FDA 510(k) approved Protein C assays can be broadly grouped into three categories: antigenic, chromogenic/amidolytic, and coagulometric. The antigenic assays include ELISA, EIA and RIA type tests. These assays do not determine if the protein is functional because the antibodies are not directed to epitopes associated with functional activity.
The chromogenic/amidolytic assays rely on the ability of the active site of the enzyme to cleave a small synthetic substrate to release an intensely colored product. There may exist a discrepancy between the activity of activated Protein C towards a synthetic substrate and towards a natural biological substrate. In addition, other functional characteristics of the enzyme (i.e. cofactor interaction) are not tested by the synthetic substrate.
Coagulometric assays performed in the central laboratory are cumbersome and are best suited to batch analysis. These assays require generation of a standard curve prior to sample analysis. The samples require an initial dilution, an incubation for activation of the Protein C, then initiation of the clotting cascade. The relationship between clot time and Protein C activity (expressed as percent of normal) established by the standard curve is used to interpolate the Protein C activity of the unknown sample.
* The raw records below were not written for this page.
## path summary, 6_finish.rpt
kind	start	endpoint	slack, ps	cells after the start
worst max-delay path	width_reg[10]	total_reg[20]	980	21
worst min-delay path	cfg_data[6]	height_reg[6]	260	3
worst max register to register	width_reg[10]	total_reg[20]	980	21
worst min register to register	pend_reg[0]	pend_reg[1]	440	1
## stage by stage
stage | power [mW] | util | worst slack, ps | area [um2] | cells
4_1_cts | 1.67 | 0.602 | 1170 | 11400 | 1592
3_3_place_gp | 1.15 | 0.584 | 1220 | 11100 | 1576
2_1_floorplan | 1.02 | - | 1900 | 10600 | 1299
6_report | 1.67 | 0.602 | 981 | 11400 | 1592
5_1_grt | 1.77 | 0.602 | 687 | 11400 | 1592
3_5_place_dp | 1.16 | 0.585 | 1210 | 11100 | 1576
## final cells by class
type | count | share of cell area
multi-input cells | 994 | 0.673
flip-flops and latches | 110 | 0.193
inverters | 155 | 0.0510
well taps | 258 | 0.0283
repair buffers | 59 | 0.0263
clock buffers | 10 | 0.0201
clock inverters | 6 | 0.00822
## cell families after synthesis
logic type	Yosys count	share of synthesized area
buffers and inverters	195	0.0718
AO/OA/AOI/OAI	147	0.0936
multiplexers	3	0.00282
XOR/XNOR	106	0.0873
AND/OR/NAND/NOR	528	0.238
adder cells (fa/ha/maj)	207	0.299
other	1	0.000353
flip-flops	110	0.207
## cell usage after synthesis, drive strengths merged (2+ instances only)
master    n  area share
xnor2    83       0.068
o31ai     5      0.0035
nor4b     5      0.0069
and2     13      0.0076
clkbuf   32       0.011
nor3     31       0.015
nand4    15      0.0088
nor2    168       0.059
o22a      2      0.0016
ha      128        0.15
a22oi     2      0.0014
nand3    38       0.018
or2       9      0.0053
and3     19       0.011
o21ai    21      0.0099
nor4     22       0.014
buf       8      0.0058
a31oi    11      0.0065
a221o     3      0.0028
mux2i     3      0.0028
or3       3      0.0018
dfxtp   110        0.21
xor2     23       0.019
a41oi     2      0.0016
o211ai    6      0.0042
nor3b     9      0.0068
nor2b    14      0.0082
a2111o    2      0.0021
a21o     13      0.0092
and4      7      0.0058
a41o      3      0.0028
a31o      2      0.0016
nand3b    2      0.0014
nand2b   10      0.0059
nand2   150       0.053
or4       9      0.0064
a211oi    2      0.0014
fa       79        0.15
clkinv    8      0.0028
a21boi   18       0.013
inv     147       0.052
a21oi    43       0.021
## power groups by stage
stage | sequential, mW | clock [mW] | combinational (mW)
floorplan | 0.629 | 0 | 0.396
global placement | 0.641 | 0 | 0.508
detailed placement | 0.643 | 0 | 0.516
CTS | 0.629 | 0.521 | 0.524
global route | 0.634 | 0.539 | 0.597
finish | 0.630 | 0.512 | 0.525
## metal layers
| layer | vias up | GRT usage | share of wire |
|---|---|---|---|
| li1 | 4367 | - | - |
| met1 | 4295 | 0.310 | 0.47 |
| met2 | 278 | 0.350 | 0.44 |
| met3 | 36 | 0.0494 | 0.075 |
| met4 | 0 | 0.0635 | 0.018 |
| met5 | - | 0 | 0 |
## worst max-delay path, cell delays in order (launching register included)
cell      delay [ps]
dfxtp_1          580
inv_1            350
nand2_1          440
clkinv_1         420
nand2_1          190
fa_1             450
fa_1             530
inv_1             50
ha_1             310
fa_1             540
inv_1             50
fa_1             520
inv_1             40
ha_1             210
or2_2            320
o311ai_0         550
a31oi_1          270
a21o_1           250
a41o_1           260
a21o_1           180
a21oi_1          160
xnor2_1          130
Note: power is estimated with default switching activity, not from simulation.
Although differences in laboratory procedure exist, a standard curve is routinely repeated with each group of patient samples tested, when new lots of reagent are opened or when the control does not fall within its prescribed range. The multiple manipulations required for determination of one sample provides an assay that is cumbersome and batch analysis is more economical in terms of technologist time and reagent costs.
There is thus a strongly felt need for a simple, facile and accurate method for the performance of blood clotting assays, e.g., in medical applications. Such a method should be based on a minimum number of manipulations of either a sample or reagent. Ideally such a method should be easily utilized by persons without extensive clinical laboratory training and should require no sample or reagent-containing solution preparation. It should not suffer the problems associated with reagent instability and be very accurate. It should permit effective mixing of sample and reagent. It should require only a very small amount of sample. And it should be able to perform automatic treatments of the sample, e.g., it should not require centrifugation of the blood sample or any other off line cell separation process. Available clotting parameter assays likewise suffer salient disadvantages.
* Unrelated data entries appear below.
**src/sv/mstd_pkg.sv**
```systemverilog
package mstd_pkg;

  // Field widths of the track decoder.
  localparam int unsigned CharW   = 5;
  localparam int unsigned AsciiW  = 7;
  localparam int unsigned StatusW = 3;
  localparam int unsigned CountW  = 7;
  localparam int unsigned IdxW    = 3;
  localparam int unsigned PhaseW  = 2;

  // Default for the top-level parameter.
  localparam int unsigned MAX_TRACK_CHARS_DEF = 107;

  // Reset values of the configuration registers.
  localparam logic [CountW-1:0] MIN_CHARS_RST = 7'd16;
  localparam logic [CountW-1:0] MAX_CHARS_RST = 7'd40;

  // Configuration register indexes.
  localparam logic CFG_MIN_CHARS = 1'b0;
  localparam logic CFG_MAX_CHARS = 1'b1;

  // Decoder phases.
  localparam logic [PhaseW-1:0] PH_HUNT    = 2'd0;
  localparam logic [PhaseW-1:0] PH_COLLECT = 2'd1;
  localparam logic [PhaseW-1:0] PH_END     = 2'd2;

  // Character constants.
  localparam logic [CharW-1:0]  START_SENTINEL = 5'h0B;
  localparam logic [CharW-1:0]  END_SENTINEL   = 5'h1F;
  localparam logic [AsciiW-1:0] ASCII_OFFSET   = 7'h30;
  localparam logic [IdxW-1:0]   BITS_PER_CHAR  = 3'd5;

  // Result status codes.
  localparam logic [StatusW-1:0] ST_CHAR    = 3'd0;
  localparam logic [StatusW-1:0] ST_OK      = 3'd1;
  localparam logic [StatusW-1:0] ST_PARITY  = 3'd2;
  localparam logic [StatusW-1:0] ST_LENGTH  = 3'd3;
  localparam logic [StatusW-1:0] ST_NOSTART = 3'd4;
  localparam logic [StatusW-1:0] ST_NODATA  = 3'd5;

  // Decoder state carried from one bit to the next.
  typedef struct packed {
    logic [PhaseW-1:0] phase;
    logic [IdxW-1:0]   bit_index;
    logic [CharW-1:0]  char_shift;
    logic [CountW-1:0] char_count;
  } dec_state_t;

  // One result as produced by the step logic.
  typedef struct packed {
    logic               have;
    logic [CharW-1:0]   char_code;
    logic [AsciiW-1:0]  ascii_char;
    logic [StatusW-1:0] status;
    logic               last;
  } dec_result_t;

endpackage

```
**src/sv/mstd_step.sv**
```systemverilog
module mstd_step
  import mstd_pkg::*;
#(
  parameter int unsigned MaxTrackChars = MAX_TRACK_CHARS_DEF
) (
  input  dec_state_t        state_i,
  input  logic              raw_bit_i,
  input  logic              swipe_end_i,
  input  logic [CountW-1:0] min_chars_i,
  input  logic [CountW-1:0] max_chars_i,
  output dec_state_t        state_o,
  output dec_result_t       result_o
);

  localparam logic [CountW-1:0] MaxLimit = CountW'(MaxTrackChars);

  logic              data_bit;
  logic [CountW-1:0] eff_max;
  logic [CharW-1:0]  shift_new;
  logic [IdxW-1:0]   idx_new;
  logic [CountW:0]   count_inc;
  dec_state_t        st;
  dec_result_t       res;

  // The data line is active low.
  assign data_bit  = ~raw_bit_i;
  assign eff_max   = (max_chars_i > MaxLimit) ? MaxLimit : max_chars_i;
  assign shift_new = state_i.char_shift | (CharW'(data_bit) << state_i.bit_index);
  assign idx_new   = state_i.bit_index + 3'd1;
  assign count_inc = {1'b0, state_i.char_count} + 8'd1;

  // Per-bit update of the decoder and the result it causes.
  always_comb begin
    st  = state_i;
    res = '0;

    unique case (state_i.phase)
      PH_HUNT: begin
        // Skip leading zeros; the first one is bit zero of the start sentinel.
        if (data_bit) begin
          st.phase      = PH_COLLECT;
          st.char_shift = 5'd1;
          st.bit_index  = 3'd1;
        end
      end
      PH_COLLECT: begin
        st.char_shift = shift_new;
        st.bit_index  = idx_new;
        if (idx_new >= BITS_PER_CHAR) begin
          st.bit_index  = '0;
          st.char_shift = '0;
          res.have      = 1'b1;
          res.status    = ST_CHAR;
          if (shift_new == '0) begin
            // An all-zero character ends the track without being counted.
            res.last   = 1'b1;
            res.status = (state_i.char_count >= min_chars_i &&
                          state_i.char_count <= eff_max) ? ST_OK : ST_LENGTH;
          end else begin
            res.char_code  = shift_new;
            res.ascii_char = {3'b000, shift_new[3:0]} + ASCII_OFFSET;
            if (state_i.char_count == '0 && shift_new != START_SENTINEL) begin
              res.last   = 1'b1;
              res.status = ST_NOSTART;
            end else if (!(^shift_new)) begin
              res.last   = 1'b1;
              res.status = ST_PARITY;
            end else if (count_inc > {1'b0, eff_max}) begin
              res.last   = 1'b1;
              res.status = ST_LENGTH;
            end else begin
              st.char_count = count_inc[CountW-1:0];
              if (shift_new == END_SENTINEL) begin
                res.last   = 1'b1;
                res.status = (count_inc[CountW-1:0] >= min_chars_i) ? ST_OK : ST_LENGTH;
              end
            end
          end
        end
      end
      default: begin
        // Track has ended; bits are ignored until the swipe ends.
      end
    endcase

    if (swipe_end_i) begin
      // A swipe cut short still closes the track with a verdict.
      if (!res.last && !st.phase[1]) begin
        res.have = 1'b1;
        res.last = 1'b1;
        if (st.phase == PH_HUNT) begin
          res.status = ST_NODATA;
        end else if (st.char_count == '0) begin
          res.status = ST_NOSTART;
        end else begin
          res.status = ST_LENGTH;
        end
      end
      st = '0;
    end else if (res.last) begin
      st.phase      = PH_END;
      st.bit_index  = '0;
      st.char_shift = '0;
    end
  end

  assign state_o  = st;
  assign result_o = res;

endmodule

```
**src/sv/magstripe_track_char_decoder.sv**
```systemverilog
// Channel   Direction  Payload                                     Transfer
// s_axis    in         tdata[0] raw_bit, tlast swipe_end           tvalid & tready
// m_axis    out        tdata char_code/ascii_char, tuser status,   tvalid & tready
//                      tlast last
// cfg       in         index 0 min_chars, 1 max_chars              cfg_we_i
//
// One raw bit is taken every cycle unless the output stalls; a bit passes an
// input register and the decode logic, and its result (if any) is registered.
// Both stages advance together when the result register is empty or drained.
// A stalled result register holds the input stage; the pipeline holds two bits.
// Reset clears the decoder to hunting and the registers to 16 and 40.
module magstripe_track_char_decoder
  import mstd_pkg::*;
#(
  parameter int unsigned MAX_TRACK_CHARS = MAX_TRACK_CHARS_DEF
) (
  input  logic               clk_i,
  input  logic               rst_ni,
  // Configuration writes.
  input  logic               cfg_we_i,
  input  logic               cfg_idx_i,
  input  logic [CountW-1:0]  cfg_wdata_i,
  // Raw track bits.
  input  logic               s_axis_tvalid,
  output logic               s_axis_tready,
  input  logic [7:0]         s_axis_tdata,   // [0] raw_bit, [7:1] zero
  input  logic               s_axis_tlast,   // swipe_end
  // Decoded characters.
  output logic               m_axis_tvalid,
  input  logic               m_axis_tready,
  output logic [15:0]        m_axis_tdata,   // [4:0] char_code, [11:5] ascii_char,
                                             // [15:12] zero
  output logic [StatusW-1:0] m_axis_tuser,   // [2:0] status
  output logic               m_axis_tlast    // last
);

  logic [CountW-1:0] min_chars_q;
  logic [CountW-1:0] max_chars_q;
  logic              in_valid_q, in_valid_d;
  logic              in_bit_q;
  logic              in_end_q;
  logic              out_valid_q, out_valid_d;
  dec_result_t       out_q;
  dec_state_t        state_q;
  dec_state_t        state_d;
  dec_result_t       result;
  logic              s_xfer;
  logic              advance;

  assign advance       = in_valid_q && (!out_valid_q || m_axis_tready);
  assign s_axis_tready = !in_valid_q || advance;
  assign s_xfer        = s_axis_tvalid && s_axis_tready;

  // Configuration registers.
  always_ff @(posedge clk_i or negedge rst_ni) begin
    if (!rst_ni) begin
      min_chars_q <= MIN_CHARS_RST;
      max_chars_q <= MAX_CHARS_RST;
    end else if (cfg_we_i) begin
      unique case (cfg_idx_i)
        CFG_MIN_CHARS: min_chars_q <= cfg_wdata_i;
        CFG_MAX_CHARS: max_chars_q <= cfg_wdata_i;
        default: ;
      endcase
    end
  end

  // Input register.
  assign in_valid_d = s_xfer ? 1'b1 : (advance ? 1'b0 : in_valid_q);

  always_ff @(posedge clk_i or negedge rst_ni) begin
    if (!rst_ni) begin
      in_valid_q <= 1'b0;
    end else begin
      in_valid_q <= in_valid_d;
    end
  end

  always_ff @(posedge clk_i) begin
    if (s_xfer) begin
      in_bit_q <= s_axis_tdata[0];
      in_end_q <= s_axis_tlast;
    end
  end

  // Per-bit decode.
  mstd_step #(
    .MaxTrackChars(MAX_TRACK_CHARS)
  ) u_step (
    .state_i    (state_q),
    .raw_bit_i  (in_bit_q),
    .swipe_end_i(in_end_q),
    .min_chars_i(min_chars_q),
    .max_chars_i(max_chars_q),
    .state_o    (state_d),
    .result_o   (result)
  );

  // Decoder state moves only when a bit leaves the input register.
  always_ff @(posedge clk_i or negedge rst_ni) begin
    if (!rst_ni) begin
      state_q <= '0;
    end else if (advance) begin
      state_q <= state_d;
    end
  end

  // Result register.
  assign out_valid_d = advance ? result.have : (out_valid_q && !m_axis_tready);

  always_ff @(posedge clk_i or negedge rst_ni) begin
    if (!rst_ni) begin
      out_valid_q <= 1'b0;
    end else begin
      out_valid_q <= out_valid_d;
    end
  end

  always_ff @(posedge clk_i) begin
    if (advance) begin
      out_q <= result;
    end
  end

  assign m_axis_tvalid = out_valid_q;
  assign m_axis_tdata  = {4'b0000, out_q.ascii_char, out_q.char_code};
  assign m_axis_tuser  = out_q.status;
  assign m_axis_tlast  = out_q.last;

`ifndef ASSERT_OFF
  // A character is never gathered past its fifth bit.
  assert property (@(posedge clk_i) disable iff (!rst_ni)
    state_q.bit_index < BITS_PER_CHAR)
    else $error("bit index ran past one character");

  // The count never passes the build-time ceiling.
  assert property (@(posedge clk_i) disable iff (!rst_ni)
    state_q.char_count <= CountW'(MAX_TRACK_CHARS))
    else $error("character count above ceiling");

  // Only a plain character result leaves the track open.
  assert property (@(posedge clk_i) disable iff (!rst_ni)
    out_valid_q |-> ((out_q.status == ST_CHAR) == !out_q.last))
    else $error("status and last disagree");

  // The end of a swipe always returns the decoder to idle.
  assert property (@(posedge clk_i) disable iff (!rst_ni)
    advance && in_end_q |=> state_q == '0)
    else $error("decoder not idle after swipe end");
`endif

endmodule

```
Clotting parameter assays are referred to herein as function and structure-based assays in the broad realm of coagulation diagnostics which do not utilize clot formation or clot lysis processes to generate end points. Most of these assays utilize chromogenic synthetic substrates to quantify molecular markers or specific factors or components associated with coagulation. These are typically functional reaction based assays as opposed to most immunoassays which could detect the same molecules but utilize structure recognition and may therefore still identify inhibited components or defective components, neither of which may be functional. The present invention does not deal specifically with immunoassays but may be generally applicable to homogeneous chromogenic and fluorogenic immunoassays.